In many papers and blogs(LSTM), the input of forget gate often be described like this picture.

The input seems like the result of a concatenate operation on xt and ht-1. But in the doc of nn.LSTM(nn.LSTM), there is a example like this:

rnn = nn.LSTM(10, 20, 2)
x1 = torch.randn(5, 3, 10)
h0 = torch.randn(2, 3, 20)
c0 = torch.randn(2, 3, 20)
output, (hn, cn) = rnn(x1, (h0, c0))

I notice that the shape is not matched on x1 and h0, they can not be concatenated. But the code runs well. I want to know why.

I think they are not concatenated in the literal sense, this is just to simplify notation. According to the docs the forget gate is computed like so:

sigmoid(bfi + sum(U_t * X_t) + sum(W_t * h_t-1 +bfh)

With U_t being the input weights at time t and W_t being the recurrent weights at time t. So there are 2 weight matrices that are used in each cell. I am definetely not an expert so maybe wait for a more accurate response.

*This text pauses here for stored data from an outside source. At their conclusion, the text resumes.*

[src/rtl/osd_pkg.sv]
// Shared OSD glyph definitions: geometry, ROM layout, FSM states, descriptor struct.
package osd_pkg;

    localparam int unsigned PAGES         = 2;
    localparam int unsigned PNG_W         = 64;
    localparam int unsigned PNG_H         = 64;
    localparam int unsigned MSB_BPP       = 8;
    localparam int unsigned LAST_CHAR     = 383;
    localparam int unsigned CHAR_ENCODING = 12;
    localparam int unsigned CE            = CHAR_ENCODING;

    localparam int unsigned FIRST_CHAR  = 32;
    localparam int unsigned DESC_STRIDE = 6;
    localparam int unsigned DESC_W      = 5 * CE;
    localparam int unsigned DA_W        = $clog2((LAST_CHAR - 31) * DESC_STRIDE);
    localparam int unsigned PA_W        = $clog2(PAGES * PNG_W * PNG_H);

    // Descriptor field offsets inside the ROM data word
    localparam int unsigned PAGE_LSB   = 0;
    localparam int unsigned LENGTH_LSB = CE;
    localparam int unsigned WIDTH_LSB  = 2 * CE;
    localparam int unsigned Y_LSB      = 3 * CE;
    localparam int unsigned X_LSB      = 4 * CE;

    typedef enum logic [1:0] {
        IDLE = 2'd0,
        DESC = 2'd1,
        PIX  = 2'd2
    } state_e;

    typedef struct packed {
        logic [CE-1:0] x;
        logic [CE-1:0] y;
        logic [CE-1:0] width;
        logic [CE-1:0] length;
        logic [CE-1:0] page;
    } desc_t;

    // Split a raw descriptor word into its fields
    function automatic desc_t unpack_desc(input logic [DESC_W-1:0] raw);
        desc_t d;
        d.page   = raw[PAGE_LSB   +: CE];
        d.length = raw[LENGTH_LSB +: CE];
        d.width  = raw[WIDTH_LSB  +: CE];
        d.y      = raw[Y_LSB      +: CE];
        d.x      = raw[X_LSB      +: CE];
        return d;
    endfunction

endpackage
### config.mk
export PLATFORM = sky130hd
export DESIGN_NAME = stage_sequencer
export DESIGN_NICKNAME = d
export VERILOG_FILES = /design/src/rtl/stage_sequencer.sv
export SDC_FILE = /design/constraint.sdc
export NUM_CORES = 1
export LEC_CHECK = 0
export BUFFER_PORTS_ARGS = -buffer_cell sky130_fd_sc_hd__buf_4
export CORE_ASPECT_RATIO = 0.5
export CORE_MARGIN = 2
export CORE_UTILIZATION = 45
export CTS_BUF_LIST = sky130_fd_sc_hd__clkbuf_8 sky130_fd_sc_hd__clkbuf_16
export CTS_CLUSTER_SIZE = 16
export DETAILED_ROUTE_END_ITERATION = 10
export PLACE_DENSITY_LB_ADDON = 0.05
export SYNTH_ARGS = -nofsm -noshare
export SYNTH_HDL_FRONTEND = slang
export SYNTH_SLANG_ARGS = --single-unit
### constraint.sdc
create_clock -name clock -period 4 [get_ports clock]
set_input_delay 1 -clock clock [delete_from_list [all_inputs] [get_ports clock]]
set_output_delay 1 -clock clock [all_outputs]
set_load 0.02 [all_outputs]
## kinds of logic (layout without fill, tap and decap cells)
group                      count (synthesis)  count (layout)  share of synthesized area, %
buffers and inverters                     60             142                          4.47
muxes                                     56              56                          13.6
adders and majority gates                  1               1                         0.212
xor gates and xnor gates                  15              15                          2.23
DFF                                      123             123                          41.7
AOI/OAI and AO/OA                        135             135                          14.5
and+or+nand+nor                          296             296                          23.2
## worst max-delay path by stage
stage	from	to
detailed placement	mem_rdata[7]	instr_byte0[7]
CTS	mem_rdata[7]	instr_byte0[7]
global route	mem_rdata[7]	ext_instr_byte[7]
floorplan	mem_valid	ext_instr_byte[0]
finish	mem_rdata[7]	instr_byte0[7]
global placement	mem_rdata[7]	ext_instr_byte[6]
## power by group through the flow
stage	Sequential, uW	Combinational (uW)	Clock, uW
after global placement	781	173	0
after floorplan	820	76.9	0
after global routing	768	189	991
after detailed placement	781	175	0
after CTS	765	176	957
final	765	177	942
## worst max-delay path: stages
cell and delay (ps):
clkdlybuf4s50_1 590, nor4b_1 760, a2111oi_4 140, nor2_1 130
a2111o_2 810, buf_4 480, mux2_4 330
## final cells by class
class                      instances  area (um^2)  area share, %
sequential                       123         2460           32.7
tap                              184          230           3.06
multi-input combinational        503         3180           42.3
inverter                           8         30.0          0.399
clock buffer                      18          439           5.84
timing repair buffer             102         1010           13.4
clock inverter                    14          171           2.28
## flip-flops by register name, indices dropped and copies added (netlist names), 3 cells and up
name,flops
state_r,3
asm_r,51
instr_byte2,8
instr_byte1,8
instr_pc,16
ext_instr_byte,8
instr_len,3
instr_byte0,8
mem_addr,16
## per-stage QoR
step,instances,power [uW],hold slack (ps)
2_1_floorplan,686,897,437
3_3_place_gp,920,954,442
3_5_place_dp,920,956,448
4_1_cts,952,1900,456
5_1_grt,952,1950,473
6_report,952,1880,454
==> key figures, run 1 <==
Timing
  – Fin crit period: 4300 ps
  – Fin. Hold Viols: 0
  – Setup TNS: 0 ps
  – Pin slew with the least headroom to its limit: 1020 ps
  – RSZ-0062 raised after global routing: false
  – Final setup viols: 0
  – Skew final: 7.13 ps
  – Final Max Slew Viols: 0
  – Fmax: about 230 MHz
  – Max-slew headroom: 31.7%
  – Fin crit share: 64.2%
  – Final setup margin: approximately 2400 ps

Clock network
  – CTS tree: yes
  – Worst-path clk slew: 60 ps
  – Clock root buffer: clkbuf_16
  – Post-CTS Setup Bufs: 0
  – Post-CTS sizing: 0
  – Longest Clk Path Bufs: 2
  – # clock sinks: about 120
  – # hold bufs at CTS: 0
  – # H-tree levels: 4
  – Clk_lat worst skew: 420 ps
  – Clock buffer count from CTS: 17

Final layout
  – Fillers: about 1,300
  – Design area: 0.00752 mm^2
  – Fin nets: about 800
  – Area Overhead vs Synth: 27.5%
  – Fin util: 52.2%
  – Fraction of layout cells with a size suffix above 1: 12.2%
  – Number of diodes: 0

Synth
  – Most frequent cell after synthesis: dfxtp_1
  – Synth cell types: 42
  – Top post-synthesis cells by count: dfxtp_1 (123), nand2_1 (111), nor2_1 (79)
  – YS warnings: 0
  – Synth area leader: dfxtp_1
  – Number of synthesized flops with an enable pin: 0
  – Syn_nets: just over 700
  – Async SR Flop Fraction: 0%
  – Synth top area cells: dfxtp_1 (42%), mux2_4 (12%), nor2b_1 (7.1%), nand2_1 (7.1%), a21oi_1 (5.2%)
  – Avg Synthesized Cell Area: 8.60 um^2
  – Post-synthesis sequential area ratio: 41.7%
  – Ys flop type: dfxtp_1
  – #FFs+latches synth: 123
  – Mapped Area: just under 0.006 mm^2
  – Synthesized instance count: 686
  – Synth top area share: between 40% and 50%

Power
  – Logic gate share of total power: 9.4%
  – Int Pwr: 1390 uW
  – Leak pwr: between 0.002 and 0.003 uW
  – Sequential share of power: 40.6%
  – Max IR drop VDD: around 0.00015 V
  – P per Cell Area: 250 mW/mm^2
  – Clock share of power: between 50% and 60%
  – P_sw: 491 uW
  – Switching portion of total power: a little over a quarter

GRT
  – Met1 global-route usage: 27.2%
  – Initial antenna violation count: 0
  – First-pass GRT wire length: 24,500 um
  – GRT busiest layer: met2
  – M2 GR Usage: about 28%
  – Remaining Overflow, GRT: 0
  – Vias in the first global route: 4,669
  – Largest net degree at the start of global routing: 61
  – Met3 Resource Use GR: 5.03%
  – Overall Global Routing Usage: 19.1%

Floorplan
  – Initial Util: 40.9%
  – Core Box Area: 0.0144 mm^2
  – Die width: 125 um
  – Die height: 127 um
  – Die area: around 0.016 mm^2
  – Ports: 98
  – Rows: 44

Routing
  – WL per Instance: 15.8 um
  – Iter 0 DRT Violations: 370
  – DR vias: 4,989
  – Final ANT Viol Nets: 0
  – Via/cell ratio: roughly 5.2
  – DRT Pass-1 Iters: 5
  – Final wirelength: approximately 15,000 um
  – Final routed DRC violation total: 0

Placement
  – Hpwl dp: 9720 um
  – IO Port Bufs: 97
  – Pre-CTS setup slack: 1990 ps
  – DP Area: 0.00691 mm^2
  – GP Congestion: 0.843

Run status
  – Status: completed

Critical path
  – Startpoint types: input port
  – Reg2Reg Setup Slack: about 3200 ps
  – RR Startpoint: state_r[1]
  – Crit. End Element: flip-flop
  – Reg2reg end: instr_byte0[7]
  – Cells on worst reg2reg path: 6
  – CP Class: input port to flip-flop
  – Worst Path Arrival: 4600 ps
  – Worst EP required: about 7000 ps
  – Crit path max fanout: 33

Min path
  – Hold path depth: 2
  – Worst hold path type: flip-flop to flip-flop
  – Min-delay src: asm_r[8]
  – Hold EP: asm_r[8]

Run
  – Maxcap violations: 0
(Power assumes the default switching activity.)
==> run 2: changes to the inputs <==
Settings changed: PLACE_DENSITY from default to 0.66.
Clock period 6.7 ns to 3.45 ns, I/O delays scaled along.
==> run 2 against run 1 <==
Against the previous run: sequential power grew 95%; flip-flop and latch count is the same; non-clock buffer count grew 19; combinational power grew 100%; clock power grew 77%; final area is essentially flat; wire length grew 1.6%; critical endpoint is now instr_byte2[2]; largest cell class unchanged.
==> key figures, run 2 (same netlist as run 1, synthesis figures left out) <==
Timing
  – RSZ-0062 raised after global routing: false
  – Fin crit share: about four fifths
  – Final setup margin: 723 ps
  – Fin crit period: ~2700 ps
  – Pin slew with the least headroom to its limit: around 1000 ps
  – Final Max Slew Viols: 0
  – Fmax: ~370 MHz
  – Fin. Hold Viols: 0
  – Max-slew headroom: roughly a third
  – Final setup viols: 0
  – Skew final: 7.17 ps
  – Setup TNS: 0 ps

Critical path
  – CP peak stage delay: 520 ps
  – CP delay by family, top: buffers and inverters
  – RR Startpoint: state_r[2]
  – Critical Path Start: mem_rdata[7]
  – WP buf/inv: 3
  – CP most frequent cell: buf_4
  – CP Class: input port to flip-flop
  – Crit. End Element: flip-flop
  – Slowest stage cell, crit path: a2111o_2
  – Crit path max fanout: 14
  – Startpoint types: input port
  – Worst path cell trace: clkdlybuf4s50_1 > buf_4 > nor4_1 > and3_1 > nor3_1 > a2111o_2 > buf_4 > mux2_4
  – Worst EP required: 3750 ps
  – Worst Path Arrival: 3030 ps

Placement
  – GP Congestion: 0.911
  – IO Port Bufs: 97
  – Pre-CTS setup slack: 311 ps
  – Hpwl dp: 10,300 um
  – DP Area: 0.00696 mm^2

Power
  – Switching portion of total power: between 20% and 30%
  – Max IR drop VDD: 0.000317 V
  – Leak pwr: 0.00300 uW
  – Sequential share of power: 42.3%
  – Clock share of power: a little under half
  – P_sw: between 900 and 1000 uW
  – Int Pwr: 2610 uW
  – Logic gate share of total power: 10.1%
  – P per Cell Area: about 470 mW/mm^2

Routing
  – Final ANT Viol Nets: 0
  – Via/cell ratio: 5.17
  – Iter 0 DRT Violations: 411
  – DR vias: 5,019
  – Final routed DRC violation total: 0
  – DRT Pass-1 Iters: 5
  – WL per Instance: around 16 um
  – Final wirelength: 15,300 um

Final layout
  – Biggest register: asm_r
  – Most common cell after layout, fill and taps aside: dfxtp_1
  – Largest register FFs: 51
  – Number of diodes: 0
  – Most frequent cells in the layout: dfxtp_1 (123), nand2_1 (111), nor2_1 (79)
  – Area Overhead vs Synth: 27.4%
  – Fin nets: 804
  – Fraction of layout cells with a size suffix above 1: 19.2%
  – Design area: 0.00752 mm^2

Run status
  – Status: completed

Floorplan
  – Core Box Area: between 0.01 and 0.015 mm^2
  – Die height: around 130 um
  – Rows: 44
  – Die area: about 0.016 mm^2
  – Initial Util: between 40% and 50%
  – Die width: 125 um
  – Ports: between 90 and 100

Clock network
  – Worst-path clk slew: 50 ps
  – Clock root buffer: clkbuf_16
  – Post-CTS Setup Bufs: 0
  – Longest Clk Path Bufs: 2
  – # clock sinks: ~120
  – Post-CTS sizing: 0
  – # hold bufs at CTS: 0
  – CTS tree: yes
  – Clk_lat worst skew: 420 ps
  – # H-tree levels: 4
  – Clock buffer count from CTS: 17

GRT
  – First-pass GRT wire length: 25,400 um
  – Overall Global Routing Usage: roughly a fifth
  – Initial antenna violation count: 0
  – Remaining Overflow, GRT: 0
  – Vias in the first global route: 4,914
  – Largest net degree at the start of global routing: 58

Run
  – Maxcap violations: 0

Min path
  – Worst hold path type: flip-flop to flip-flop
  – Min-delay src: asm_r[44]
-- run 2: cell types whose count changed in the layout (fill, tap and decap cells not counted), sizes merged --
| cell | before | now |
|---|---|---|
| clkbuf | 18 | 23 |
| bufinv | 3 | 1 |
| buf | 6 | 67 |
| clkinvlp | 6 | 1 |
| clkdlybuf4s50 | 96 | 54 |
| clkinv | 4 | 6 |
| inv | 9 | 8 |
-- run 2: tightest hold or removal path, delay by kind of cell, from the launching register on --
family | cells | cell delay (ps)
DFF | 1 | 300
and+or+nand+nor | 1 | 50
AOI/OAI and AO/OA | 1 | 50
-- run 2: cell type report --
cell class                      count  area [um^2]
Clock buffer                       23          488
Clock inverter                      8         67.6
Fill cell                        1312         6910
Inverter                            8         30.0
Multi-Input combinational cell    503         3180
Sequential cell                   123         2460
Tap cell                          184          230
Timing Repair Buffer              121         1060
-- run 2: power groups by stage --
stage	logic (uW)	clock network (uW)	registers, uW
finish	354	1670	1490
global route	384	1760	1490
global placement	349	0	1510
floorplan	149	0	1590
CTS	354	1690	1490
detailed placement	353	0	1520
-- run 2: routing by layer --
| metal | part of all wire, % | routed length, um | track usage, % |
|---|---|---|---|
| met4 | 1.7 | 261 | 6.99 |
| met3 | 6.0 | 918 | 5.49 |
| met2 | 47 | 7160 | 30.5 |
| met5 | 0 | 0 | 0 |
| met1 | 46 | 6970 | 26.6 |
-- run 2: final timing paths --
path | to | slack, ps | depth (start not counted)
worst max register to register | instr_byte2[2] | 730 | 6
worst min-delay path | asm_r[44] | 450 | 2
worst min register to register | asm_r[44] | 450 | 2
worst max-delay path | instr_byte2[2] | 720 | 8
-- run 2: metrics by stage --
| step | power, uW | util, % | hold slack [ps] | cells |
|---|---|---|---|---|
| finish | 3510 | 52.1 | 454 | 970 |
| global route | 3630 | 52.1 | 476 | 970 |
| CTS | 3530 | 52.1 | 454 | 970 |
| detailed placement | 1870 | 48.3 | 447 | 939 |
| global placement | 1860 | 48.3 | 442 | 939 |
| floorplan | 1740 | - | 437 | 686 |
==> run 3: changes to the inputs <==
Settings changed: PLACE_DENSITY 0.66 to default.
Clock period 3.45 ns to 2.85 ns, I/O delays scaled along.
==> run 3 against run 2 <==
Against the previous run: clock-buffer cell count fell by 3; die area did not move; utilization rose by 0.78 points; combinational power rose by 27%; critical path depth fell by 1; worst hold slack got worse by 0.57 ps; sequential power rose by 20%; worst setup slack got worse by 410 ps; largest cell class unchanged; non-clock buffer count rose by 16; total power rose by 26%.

P.S: Someone plz tell me how to use latex in here :slight_smile:

1 Like

Hi! I think (I may be wrong) that it is just two ways of saying the same:

Think that we have a vector XY that is a concat of two other vectors (X and Y). Lets say that X has n x 1 as shape and Y mx1. Then, XY is (n+m) x 1. Lets also say that X has its weight matrix and Y too, and both matrixes map to the same dimension k. So Mx (X matrix) has k x n as shape and My has k x m. You can also say that there is a Mxy matrix that is a (concat?) of Mx and My (with shape k x (n+m)) and

Mx X + My Y = Mxy XY

If I just said bull* im sorry

Thanks for your reply! In the doc there is not sum operation in your expression, and the expression of forget gate indicate that xt and ht-1 should have same features, because ux and wh can be summed. There is still sth I don’t make clear.

Thanks for your reply! But in my opinion, we must guarantee the uniformity of features when do a concatenate operation rather than concatenate the features. So there is some questions I have not make sense of.